What to produce =
Instruction for the entries that follow: retype exactly the lines from the line with "Clock inverter | 57 | 359.1 | 0.7219" to the line with "Antenna cell | 4 | 10.01 | 0.02012", both included, and omit all others.

Dataset records =
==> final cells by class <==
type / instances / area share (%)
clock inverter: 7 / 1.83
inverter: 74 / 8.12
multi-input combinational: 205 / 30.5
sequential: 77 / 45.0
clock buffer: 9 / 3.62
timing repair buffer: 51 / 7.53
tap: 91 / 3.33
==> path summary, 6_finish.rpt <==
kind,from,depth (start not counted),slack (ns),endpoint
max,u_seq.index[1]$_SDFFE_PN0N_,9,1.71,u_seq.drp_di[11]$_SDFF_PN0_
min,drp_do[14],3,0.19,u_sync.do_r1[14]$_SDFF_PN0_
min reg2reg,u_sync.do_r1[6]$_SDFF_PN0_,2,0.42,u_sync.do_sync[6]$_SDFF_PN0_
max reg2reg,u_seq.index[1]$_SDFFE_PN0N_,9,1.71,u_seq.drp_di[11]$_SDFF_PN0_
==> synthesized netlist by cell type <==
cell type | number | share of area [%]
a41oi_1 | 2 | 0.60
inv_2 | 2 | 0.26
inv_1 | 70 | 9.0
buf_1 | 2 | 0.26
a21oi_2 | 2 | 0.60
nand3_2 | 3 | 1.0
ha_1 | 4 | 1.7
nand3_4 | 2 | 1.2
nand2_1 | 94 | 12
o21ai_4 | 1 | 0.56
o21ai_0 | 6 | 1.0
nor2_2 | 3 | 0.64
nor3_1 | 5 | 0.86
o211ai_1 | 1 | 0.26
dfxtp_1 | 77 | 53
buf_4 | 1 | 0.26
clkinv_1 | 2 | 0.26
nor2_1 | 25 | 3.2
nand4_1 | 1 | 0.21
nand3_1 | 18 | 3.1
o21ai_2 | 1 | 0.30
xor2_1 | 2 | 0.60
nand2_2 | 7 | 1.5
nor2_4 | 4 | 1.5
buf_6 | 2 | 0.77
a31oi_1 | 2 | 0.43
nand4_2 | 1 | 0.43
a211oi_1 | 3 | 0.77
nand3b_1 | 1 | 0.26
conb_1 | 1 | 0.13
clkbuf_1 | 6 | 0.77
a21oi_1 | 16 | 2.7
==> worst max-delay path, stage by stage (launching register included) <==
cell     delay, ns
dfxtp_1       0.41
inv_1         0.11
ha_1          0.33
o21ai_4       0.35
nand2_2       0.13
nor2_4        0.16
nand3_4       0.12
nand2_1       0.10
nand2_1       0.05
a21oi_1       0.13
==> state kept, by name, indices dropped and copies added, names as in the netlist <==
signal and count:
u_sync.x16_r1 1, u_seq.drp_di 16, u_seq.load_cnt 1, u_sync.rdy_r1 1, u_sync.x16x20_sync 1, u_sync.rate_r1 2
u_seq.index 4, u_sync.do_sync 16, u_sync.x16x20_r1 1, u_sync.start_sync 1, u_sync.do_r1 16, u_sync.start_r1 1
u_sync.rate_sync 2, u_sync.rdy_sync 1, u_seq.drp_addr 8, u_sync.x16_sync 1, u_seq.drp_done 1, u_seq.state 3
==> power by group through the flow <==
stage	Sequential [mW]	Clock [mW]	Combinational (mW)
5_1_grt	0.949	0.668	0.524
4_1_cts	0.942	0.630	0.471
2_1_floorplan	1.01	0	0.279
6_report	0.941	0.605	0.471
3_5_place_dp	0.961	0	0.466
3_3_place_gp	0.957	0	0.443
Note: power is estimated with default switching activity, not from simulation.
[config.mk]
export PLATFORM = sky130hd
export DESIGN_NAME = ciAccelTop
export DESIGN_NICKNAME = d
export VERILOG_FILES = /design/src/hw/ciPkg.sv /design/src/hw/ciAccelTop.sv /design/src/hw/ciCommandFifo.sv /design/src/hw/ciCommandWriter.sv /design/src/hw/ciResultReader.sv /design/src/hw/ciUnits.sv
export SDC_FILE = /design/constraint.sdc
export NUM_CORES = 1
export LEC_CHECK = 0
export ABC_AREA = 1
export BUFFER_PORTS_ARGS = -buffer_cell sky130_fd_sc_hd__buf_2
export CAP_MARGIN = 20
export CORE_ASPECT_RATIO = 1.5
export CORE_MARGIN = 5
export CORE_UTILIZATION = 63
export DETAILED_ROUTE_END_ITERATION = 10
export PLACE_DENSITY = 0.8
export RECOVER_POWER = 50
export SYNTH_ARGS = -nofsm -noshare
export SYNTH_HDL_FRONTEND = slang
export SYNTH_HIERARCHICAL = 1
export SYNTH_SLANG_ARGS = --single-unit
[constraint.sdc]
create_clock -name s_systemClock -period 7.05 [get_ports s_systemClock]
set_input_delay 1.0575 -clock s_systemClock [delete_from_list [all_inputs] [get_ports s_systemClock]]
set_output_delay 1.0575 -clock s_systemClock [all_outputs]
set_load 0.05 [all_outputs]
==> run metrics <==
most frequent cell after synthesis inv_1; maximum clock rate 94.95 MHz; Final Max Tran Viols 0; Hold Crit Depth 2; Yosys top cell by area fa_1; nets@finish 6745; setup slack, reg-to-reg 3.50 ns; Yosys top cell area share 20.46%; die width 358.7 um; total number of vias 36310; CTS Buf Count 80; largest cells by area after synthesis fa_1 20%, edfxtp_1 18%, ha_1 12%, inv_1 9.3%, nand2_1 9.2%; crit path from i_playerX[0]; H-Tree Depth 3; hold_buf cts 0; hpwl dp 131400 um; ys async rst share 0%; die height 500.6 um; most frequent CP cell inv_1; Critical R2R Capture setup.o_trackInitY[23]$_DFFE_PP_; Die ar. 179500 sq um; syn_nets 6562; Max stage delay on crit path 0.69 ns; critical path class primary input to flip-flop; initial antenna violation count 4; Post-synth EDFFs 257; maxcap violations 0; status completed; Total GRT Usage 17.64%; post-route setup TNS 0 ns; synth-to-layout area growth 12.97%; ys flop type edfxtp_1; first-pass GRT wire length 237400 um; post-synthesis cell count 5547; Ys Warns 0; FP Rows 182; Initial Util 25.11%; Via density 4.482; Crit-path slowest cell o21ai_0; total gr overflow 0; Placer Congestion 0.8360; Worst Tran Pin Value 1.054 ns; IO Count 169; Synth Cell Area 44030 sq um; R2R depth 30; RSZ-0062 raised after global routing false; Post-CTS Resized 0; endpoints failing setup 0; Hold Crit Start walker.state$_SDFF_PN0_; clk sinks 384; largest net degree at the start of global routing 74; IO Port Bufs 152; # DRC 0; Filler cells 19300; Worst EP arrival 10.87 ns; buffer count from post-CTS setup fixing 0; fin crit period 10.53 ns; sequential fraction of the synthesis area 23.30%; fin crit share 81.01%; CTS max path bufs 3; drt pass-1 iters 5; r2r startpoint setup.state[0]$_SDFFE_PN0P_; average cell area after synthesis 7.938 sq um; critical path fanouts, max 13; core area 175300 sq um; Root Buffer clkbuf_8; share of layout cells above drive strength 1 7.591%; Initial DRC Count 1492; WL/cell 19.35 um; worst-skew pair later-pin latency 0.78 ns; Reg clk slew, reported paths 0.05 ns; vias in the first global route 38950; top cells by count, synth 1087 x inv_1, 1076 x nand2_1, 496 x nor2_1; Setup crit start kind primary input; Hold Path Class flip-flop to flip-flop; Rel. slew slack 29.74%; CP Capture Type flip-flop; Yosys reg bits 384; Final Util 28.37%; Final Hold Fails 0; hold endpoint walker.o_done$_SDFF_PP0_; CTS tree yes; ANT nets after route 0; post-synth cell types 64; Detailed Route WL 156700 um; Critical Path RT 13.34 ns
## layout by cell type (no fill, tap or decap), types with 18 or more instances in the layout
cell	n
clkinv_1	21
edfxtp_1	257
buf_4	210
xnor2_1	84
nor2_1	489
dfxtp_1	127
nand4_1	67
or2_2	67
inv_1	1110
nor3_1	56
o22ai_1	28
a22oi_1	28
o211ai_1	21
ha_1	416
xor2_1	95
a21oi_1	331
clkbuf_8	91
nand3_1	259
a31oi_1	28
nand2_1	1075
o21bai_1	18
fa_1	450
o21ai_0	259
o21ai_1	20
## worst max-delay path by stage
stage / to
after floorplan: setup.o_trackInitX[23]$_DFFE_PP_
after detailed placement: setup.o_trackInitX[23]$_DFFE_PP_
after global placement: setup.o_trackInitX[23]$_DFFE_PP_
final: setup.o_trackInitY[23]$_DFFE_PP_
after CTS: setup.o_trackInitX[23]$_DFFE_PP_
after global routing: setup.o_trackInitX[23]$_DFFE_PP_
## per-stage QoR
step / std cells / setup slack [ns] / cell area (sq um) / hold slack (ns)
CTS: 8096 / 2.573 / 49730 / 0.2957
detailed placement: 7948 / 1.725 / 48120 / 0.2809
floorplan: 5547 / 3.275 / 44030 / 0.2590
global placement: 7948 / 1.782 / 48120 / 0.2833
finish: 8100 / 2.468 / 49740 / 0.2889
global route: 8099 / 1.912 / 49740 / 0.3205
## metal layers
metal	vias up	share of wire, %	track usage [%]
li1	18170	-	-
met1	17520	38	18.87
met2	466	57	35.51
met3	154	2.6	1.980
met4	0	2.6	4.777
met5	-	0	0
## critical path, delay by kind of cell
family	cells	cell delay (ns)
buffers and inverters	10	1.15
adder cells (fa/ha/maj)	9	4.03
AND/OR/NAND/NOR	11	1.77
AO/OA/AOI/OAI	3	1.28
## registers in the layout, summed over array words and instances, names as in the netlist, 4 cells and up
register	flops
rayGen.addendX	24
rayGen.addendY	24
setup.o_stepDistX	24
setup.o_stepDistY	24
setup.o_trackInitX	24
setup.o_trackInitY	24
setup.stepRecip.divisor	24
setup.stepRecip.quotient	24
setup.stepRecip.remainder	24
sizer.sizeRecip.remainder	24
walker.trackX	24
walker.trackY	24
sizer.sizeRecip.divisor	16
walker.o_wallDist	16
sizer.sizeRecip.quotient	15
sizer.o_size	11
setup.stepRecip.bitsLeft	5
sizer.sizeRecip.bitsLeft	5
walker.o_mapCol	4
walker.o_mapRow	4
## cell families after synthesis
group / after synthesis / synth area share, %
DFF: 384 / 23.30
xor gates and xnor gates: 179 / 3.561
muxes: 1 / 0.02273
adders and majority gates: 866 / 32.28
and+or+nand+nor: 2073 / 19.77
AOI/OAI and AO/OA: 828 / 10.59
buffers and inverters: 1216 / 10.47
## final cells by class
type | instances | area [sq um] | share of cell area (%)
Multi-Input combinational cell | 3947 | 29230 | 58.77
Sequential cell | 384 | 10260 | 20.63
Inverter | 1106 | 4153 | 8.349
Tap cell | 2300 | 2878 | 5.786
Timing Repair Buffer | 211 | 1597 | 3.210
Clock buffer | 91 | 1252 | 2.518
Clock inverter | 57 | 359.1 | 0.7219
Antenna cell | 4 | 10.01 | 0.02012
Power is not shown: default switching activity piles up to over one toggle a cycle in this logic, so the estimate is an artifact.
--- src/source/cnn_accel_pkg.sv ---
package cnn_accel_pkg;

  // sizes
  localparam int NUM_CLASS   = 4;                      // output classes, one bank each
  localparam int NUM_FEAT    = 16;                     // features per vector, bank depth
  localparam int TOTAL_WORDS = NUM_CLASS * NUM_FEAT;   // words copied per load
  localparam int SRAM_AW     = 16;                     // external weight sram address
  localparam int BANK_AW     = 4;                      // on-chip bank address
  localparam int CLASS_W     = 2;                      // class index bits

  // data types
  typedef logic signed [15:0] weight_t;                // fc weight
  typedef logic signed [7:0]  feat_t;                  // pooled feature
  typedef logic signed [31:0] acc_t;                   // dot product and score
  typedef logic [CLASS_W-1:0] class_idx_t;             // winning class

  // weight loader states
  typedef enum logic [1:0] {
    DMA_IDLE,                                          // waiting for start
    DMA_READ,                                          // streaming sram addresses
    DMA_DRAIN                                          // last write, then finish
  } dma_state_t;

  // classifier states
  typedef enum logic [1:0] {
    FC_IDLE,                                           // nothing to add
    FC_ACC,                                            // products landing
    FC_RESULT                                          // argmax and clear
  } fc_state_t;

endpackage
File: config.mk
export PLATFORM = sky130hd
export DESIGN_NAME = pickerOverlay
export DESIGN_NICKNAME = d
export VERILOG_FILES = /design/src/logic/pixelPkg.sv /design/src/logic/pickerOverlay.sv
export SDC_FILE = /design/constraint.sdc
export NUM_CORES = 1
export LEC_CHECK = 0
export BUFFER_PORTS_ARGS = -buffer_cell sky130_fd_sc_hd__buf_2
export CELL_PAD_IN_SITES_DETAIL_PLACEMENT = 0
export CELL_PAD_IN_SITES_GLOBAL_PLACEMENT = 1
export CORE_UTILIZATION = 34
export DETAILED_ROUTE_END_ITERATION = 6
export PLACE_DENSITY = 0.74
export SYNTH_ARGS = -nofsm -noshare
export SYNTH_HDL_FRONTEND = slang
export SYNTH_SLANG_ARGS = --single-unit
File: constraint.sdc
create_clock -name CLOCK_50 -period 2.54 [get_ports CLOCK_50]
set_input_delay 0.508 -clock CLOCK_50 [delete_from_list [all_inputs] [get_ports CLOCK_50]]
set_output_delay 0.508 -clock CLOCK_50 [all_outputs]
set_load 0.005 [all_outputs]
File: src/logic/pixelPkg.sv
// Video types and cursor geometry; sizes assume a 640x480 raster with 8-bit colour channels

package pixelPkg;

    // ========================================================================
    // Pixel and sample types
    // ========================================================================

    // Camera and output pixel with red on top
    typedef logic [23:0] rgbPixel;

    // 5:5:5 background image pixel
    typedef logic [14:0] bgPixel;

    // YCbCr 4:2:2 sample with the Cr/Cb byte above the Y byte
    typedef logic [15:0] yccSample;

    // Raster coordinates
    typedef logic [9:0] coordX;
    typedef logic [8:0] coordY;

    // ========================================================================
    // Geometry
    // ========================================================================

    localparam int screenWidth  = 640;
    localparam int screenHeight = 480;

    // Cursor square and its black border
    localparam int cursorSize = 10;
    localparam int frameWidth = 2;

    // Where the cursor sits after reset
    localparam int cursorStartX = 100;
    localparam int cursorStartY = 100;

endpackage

Expected answer =
Clock inverter | 57 | 359.1 | 0.7219
Antenna cell | 4 | 10.01 | 0.02012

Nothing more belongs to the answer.